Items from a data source

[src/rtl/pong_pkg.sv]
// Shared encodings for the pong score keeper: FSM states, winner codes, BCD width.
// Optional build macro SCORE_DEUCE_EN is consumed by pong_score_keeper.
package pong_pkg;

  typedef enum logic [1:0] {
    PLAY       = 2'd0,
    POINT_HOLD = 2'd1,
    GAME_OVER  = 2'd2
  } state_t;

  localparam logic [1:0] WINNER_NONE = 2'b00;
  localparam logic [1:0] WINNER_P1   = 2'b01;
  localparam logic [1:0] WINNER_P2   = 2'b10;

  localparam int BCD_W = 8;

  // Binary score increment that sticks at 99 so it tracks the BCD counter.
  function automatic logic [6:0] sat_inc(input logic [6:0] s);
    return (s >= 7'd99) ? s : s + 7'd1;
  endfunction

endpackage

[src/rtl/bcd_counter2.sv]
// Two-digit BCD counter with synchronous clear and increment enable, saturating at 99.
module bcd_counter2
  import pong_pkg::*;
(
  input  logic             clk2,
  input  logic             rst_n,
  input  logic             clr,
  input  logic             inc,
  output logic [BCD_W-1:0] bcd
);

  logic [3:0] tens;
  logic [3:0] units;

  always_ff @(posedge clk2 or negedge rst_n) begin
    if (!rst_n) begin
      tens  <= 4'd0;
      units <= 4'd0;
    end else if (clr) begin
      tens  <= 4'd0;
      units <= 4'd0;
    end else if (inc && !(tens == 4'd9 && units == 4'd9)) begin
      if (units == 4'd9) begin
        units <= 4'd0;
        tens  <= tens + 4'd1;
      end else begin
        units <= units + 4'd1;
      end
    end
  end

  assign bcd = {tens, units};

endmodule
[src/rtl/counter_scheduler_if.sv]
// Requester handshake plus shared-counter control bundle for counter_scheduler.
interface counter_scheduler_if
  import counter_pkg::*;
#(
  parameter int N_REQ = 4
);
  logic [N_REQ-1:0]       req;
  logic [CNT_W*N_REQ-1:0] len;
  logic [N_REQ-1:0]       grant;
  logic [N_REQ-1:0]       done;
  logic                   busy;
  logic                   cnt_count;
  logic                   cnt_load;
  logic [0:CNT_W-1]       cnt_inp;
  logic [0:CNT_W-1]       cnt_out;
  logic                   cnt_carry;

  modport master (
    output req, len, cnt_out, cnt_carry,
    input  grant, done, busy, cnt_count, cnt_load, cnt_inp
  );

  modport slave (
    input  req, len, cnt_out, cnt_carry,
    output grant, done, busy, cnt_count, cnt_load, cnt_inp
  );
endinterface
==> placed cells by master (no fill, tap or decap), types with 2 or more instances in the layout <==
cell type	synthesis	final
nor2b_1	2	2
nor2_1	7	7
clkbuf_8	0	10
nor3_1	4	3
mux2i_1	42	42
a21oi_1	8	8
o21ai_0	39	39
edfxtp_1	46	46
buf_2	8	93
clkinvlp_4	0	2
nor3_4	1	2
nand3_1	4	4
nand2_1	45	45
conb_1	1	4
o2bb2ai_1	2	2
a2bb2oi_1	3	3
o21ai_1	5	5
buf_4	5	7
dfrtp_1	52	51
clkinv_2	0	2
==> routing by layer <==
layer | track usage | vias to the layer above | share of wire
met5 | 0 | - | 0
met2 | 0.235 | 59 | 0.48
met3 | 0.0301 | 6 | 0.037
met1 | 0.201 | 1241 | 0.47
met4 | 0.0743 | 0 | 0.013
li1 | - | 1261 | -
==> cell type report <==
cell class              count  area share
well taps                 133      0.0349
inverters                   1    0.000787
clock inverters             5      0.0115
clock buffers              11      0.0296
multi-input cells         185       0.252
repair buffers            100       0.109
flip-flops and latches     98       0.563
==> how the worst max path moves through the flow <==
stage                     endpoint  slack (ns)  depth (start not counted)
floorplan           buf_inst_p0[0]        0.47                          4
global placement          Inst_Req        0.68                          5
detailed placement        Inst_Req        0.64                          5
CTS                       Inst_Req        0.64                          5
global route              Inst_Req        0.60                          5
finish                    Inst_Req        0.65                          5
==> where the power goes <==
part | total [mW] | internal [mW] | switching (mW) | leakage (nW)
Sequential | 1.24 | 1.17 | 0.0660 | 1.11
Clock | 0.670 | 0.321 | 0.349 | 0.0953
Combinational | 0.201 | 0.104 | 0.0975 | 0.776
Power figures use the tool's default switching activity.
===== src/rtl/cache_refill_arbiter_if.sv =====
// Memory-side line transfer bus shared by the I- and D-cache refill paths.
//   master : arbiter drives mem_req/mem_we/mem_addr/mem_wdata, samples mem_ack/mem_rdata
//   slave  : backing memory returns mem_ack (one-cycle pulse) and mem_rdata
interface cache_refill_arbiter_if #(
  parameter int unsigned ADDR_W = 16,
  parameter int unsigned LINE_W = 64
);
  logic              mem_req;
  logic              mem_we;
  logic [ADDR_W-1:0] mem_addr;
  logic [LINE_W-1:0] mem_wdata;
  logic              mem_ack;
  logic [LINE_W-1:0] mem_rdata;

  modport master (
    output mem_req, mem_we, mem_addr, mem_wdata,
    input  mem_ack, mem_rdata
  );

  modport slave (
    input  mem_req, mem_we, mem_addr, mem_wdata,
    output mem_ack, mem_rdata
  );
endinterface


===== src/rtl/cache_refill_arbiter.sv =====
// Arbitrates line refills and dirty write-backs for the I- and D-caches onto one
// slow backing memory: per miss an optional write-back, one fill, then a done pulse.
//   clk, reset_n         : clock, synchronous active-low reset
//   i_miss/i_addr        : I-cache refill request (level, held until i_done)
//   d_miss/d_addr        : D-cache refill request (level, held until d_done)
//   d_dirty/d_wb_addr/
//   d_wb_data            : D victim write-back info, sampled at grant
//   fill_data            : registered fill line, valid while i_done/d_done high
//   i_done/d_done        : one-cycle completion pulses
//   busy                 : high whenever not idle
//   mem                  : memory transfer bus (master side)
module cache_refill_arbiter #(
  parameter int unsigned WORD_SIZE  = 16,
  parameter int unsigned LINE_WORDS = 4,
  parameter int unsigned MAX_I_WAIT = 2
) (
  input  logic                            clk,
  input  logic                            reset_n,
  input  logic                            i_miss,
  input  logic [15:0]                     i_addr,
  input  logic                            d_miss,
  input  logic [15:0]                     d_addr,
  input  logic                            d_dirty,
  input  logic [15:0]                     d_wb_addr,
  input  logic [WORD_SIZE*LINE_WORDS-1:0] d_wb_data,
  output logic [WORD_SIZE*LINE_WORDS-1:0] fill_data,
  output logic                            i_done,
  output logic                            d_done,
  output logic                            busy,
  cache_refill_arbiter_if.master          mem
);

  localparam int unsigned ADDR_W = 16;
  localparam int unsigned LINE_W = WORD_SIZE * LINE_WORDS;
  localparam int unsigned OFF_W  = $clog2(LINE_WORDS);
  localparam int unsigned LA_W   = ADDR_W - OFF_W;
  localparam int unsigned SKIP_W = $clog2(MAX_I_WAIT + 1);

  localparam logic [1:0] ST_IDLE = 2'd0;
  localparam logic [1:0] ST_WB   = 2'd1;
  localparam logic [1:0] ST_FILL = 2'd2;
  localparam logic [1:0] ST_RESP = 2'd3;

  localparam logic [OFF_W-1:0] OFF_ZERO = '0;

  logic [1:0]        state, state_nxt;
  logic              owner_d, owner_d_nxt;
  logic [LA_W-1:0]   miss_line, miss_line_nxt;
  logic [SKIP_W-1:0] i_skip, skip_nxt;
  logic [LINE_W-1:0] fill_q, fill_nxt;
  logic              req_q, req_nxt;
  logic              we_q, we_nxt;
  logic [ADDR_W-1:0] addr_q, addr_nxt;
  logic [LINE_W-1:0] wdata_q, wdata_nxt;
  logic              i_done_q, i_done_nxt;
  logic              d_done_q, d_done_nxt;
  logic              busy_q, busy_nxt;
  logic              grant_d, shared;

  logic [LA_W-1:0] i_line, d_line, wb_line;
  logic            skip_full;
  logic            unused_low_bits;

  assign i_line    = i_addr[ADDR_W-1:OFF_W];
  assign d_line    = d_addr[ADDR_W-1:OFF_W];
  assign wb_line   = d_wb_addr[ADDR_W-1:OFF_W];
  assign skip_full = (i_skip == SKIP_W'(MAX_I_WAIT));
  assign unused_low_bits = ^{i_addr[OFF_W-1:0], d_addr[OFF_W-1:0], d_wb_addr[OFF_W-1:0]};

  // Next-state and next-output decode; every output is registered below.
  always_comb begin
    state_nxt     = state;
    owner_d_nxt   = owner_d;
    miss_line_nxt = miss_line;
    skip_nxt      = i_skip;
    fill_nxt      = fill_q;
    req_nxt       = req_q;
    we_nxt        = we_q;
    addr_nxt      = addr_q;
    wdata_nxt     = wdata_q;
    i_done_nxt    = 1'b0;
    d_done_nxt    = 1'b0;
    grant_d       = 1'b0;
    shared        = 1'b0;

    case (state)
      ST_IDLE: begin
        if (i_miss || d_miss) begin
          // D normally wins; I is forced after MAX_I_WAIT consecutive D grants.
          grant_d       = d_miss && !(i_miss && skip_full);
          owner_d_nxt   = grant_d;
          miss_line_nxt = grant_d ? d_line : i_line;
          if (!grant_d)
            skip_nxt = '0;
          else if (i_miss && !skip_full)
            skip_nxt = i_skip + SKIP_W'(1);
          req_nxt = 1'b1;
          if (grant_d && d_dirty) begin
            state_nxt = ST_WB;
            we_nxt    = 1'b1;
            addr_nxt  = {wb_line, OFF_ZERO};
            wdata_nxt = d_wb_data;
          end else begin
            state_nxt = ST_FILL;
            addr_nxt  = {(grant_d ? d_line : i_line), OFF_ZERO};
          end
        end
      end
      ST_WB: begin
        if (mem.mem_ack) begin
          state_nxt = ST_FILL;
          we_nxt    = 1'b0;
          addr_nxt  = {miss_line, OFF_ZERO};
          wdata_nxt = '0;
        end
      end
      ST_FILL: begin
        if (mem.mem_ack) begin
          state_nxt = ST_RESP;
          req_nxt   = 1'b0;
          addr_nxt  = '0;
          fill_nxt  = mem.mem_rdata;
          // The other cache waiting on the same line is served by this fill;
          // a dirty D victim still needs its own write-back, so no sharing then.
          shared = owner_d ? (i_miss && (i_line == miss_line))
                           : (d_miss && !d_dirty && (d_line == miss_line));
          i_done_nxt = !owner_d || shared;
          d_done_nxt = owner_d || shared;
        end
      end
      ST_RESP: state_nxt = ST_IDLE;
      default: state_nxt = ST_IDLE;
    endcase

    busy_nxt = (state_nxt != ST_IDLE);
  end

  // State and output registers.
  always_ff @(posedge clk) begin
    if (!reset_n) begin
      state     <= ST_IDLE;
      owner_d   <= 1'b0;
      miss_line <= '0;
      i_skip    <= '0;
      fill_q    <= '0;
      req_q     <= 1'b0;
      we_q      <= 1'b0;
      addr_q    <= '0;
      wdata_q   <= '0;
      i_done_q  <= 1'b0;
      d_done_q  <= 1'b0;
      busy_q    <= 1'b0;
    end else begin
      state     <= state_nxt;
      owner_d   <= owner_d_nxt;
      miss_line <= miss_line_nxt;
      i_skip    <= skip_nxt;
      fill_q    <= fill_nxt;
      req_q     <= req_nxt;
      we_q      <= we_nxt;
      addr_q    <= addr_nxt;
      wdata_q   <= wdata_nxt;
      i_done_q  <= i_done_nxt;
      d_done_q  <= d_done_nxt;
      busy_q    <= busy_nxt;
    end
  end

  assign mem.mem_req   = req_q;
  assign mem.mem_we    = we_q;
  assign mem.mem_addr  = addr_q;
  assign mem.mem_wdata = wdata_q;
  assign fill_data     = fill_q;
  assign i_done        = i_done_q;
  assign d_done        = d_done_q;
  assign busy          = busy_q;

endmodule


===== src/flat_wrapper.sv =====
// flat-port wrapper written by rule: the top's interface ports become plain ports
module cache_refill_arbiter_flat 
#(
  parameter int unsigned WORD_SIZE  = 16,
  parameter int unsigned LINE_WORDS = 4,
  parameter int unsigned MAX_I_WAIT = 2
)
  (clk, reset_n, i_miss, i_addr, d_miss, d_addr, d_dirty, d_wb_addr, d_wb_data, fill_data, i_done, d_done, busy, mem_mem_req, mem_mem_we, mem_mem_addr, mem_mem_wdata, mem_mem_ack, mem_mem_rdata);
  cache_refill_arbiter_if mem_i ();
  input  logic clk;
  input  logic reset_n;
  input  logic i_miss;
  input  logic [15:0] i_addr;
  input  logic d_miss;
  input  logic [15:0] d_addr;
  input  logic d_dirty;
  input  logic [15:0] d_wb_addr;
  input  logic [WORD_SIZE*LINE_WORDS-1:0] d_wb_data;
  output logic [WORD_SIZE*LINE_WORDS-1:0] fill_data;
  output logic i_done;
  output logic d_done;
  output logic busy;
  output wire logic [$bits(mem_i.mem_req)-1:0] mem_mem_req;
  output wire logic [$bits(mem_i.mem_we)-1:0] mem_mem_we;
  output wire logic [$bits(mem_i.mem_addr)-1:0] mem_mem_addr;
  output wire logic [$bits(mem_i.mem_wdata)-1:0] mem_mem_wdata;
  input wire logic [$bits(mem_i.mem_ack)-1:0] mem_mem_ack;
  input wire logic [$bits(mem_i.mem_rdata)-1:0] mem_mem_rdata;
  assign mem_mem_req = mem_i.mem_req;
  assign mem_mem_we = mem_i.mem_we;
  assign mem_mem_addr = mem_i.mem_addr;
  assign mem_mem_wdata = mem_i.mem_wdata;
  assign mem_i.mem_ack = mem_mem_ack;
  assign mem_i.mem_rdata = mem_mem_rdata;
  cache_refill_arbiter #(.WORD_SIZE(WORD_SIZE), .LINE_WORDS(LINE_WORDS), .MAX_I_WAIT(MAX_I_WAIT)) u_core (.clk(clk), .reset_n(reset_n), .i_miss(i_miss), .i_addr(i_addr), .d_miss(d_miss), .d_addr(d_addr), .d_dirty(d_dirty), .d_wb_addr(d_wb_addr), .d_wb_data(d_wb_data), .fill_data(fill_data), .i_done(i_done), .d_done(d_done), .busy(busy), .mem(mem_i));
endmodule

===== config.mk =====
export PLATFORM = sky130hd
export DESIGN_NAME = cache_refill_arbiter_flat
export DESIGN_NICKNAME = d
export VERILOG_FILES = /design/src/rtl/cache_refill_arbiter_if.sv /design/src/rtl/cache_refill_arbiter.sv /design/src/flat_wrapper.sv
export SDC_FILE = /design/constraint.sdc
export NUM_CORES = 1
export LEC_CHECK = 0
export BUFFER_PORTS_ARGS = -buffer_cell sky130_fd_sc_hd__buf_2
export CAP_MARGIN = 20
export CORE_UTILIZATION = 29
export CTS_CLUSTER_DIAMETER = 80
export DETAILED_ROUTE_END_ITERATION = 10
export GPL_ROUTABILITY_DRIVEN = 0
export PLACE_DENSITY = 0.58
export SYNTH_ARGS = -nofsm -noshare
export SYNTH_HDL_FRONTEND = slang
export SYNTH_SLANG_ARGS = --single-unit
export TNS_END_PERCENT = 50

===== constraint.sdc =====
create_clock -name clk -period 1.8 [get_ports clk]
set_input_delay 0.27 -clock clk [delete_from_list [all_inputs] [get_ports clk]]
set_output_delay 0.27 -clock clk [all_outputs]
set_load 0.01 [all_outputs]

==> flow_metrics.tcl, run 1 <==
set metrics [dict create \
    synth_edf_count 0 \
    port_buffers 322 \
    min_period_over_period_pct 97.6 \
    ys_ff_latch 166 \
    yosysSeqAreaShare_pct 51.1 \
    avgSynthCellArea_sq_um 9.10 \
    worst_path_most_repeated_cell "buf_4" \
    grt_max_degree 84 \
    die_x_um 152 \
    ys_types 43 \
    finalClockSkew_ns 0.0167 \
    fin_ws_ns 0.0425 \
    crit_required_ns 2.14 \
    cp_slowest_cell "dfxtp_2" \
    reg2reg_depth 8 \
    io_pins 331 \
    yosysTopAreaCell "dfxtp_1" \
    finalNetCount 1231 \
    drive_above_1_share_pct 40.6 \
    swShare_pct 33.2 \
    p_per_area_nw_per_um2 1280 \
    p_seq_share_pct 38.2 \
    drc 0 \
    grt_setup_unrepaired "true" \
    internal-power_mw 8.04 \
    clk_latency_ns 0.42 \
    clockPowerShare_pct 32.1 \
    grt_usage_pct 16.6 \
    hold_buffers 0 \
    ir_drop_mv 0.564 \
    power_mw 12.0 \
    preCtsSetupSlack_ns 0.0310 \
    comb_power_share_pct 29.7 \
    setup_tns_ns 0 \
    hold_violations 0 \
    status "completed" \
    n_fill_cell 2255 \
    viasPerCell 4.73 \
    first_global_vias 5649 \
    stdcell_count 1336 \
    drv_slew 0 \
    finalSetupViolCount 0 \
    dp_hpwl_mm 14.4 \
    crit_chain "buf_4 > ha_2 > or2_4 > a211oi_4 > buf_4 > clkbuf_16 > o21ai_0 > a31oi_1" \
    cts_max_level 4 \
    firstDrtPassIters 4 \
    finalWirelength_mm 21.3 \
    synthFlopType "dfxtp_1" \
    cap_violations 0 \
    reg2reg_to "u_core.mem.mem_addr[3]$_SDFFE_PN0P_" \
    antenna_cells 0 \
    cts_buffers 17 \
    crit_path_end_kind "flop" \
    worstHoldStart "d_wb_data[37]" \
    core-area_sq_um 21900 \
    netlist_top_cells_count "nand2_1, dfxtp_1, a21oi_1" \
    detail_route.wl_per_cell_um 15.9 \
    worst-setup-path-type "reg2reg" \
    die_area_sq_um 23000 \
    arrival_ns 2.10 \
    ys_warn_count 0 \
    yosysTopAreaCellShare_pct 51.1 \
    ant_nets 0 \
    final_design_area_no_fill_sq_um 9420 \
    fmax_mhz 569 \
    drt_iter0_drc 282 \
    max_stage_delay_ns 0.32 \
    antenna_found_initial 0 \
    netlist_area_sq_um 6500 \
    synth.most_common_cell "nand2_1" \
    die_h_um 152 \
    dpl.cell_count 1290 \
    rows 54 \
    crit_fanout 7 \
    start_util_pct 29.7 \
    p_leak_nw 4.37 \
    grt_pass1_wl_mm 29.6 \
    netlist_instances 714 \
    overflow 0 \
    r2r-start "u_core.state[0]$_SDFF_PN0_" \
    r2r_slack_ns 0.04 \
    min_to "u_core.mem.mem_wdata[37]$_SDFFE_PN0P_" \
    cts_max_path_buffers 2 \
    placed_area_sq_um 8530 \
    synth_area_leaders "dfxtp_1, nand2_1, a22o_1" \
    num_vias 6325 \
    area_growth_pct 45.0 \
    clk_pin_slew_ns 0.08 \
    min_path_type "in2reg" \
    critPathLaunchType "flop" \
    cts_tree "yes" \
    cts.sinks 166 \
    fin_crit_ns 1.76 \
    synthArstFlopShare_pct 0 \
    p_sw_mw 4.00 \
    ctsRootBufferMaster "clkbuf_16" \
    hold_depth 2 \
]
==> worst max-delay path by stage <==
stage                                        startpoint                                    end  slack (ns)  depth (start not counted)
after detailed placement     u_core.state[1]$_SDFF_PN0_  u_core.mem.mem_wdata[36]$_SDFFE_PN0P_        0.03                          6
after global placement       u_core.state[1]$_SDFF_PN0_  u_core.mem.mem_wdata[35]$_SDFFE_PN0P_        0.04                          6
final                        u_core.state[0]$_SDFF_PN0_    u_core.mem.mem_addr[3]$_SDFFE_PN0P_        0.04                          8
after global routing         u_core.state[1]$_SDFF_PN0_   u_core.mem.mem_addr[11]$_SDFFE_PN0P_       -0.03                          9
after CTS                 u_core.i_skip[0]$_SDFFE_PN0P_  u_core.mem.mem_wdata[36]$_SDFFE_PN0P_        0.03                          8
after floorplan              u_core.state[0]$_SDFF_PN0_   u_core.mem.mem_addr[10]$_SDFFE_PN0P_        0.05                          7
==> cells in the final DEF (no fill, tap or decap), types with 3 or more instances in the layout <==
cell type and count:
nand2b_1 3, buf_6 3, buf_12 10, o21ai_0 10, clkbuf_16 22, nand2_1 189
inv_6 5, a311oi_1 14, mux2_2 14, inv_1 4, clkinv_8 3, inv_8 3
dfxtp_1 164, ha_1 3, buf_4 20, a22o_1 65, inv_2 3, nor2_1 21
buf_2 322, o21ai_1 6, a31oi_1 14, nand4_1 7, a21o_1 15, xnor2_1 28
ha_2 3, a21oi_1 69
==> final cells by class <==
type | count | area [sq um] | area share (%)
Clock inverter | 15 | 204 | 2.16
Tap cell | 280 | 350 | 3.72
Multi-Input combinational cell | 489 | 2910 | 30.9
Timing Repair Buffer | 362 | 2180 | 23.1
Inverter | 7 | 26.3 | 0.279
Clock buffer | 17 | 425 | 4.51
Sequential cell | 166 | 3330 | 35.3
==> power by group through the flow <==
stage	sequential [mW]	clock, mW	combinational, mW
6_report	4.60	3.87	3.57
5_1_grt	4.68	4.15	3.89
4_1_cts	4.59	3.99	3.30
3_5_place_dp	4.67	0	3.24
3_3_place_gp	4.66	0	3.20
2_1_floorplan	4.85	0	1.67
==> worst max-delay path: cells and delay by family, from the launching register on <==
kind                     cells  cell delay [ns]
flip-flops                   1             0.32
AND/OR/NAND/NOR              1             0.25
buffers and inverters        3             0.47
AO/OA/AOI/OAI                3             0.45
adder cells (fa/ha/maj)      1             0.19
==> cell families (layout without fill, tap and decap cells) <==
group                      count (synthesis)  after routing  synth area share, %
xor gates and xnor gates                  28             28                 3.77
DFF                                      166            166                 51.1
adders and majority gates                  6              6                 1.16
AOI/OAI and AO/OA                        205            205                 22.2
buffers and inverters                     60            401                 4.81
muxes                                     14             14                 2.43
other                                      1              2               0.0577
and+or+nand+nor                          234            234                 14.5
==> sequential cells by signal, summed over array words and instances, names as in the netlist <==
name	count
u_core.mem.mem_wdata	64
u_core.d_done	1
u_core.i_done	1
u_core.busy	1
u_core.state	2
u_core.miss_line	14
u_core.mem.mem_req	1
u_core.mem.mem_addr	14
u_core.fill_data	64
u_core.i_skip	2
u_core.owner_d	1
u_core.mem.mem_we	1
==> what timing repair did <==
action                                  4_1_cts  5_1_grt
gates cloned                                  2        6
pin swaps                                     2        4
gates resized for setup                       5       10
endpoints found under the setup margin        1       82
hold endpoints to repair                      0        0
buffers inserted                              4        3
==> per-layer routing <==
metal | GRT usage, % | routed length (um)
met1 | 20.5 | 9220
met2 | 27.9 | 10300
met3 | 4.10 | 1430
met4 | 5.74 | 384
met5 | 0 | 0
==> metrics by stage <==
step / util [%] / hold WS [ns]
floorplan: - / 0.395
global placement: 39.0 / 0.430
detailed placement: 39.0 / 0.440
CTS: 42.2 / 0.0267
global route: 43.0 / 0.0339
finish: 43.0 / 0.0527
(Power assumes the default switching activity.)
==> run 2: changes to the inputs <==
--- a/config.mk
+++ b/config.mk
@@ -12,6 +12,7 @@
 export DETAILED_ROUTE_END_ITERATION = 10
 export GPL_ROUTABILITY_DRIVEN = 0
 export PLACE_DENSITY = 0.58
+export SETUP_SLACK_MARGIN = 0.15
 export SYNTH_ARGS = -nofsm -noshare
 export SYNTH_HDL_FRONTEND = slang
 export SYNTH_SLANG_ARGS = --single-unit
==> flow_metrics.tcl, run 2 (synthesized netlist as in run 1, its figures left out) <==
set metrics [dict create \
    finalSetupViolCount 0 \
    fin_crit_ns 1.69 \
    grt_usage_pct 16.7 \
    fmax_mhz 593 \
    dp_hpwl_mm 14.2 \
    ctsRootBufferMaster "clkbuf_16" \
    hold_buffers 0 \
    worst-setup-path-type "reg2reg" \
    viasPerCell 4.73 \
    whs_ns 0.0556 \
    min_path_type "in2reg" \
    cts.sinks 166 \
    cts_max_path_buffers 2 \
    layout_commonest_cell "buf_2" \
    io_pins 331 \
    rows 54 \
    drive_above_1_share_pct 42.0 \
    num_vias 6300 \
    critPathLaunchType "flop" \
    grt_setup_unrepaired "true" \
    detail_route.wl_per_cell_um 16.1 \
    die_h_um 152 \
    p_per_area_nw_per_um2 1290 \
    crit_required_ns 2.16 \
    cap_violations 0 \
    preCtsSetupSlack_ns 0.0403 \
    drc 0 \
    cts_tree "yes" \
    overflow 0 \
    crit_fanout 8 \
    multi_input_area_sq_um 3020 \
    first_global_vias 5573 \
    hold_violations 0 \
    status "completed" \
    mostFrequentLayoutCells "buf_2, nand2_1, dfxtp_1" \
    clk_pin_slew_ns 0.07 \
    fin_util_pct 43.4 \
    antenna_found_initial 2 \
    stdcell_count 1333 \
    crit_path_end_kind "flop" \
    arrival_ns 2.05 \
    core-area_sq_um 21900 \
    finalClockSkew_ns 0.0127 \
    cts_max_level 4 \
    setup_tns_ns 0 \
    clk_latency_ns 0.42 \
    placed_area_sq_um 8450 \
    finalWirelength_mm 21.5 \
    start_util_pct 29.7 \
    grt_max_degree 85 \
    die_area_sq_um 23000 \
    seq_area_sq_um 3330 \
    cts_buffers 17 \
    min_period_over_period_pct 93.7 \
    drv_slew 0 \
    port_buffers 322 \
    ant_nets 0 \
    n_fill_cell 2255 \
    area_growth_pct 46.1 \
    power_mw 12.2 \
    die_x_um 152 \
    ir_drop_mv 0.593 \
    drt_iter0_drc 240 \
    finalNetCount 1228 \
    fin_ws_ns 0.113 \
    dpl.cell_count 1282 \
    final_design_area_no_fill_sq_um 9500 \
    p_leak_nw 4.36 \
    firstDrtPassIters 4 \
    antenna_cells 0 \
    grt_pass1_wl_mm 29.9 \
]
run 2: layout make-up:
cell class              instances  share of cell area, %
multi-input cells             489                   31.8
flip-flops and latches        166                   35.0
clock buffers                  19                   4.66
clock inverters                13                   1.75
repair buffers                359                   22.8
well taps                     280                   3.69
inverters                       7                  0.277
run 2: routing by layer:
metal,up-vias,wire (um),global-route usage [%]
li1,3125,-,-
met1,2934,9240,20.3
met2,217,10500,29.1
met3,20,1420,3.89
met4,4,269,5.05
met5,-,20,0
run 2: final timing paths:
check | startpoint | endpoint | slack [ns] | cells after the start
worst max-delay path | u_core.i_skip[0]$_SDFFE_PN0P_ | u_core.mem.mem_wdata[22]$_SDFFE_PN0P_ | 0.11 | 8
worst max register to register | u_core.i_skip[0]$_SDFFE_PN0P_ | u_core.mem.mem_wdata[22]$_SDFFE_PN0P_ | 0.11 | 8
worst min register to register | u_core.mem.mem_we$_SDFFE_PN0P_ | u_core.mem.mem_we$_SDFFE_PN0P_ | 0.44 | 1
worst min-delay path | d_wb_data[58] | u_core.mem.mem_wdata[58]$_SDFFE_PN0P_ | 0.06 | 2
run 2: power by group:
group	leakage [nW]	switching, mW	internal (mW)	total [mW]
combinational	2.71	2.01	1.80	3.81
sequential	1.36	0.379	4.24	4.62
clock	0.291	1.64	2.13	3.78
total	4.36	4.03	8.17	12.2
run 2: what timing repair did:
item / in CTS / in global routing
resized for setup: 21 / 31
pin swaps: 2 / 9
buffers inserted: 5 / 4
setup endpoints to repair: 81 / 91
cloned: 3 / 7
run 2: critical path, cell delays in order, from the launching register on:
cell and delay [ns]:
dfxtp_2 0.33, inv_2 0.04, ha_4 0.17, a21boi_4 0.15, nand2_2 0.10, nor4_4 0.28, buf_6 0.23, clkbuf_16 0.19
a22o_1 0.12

Task instructions - Wherever a line in the records contains the word "switching", copy that line.

Result of this exercise -
part | total [mW] | internal [mW] | switching (mW) | leakage (nW)
Power figures use the tool's default switching activity.
(Power assumes the default switching activity.)
group	leakage [nW]	switching, mW	internal (mW)	total [mW]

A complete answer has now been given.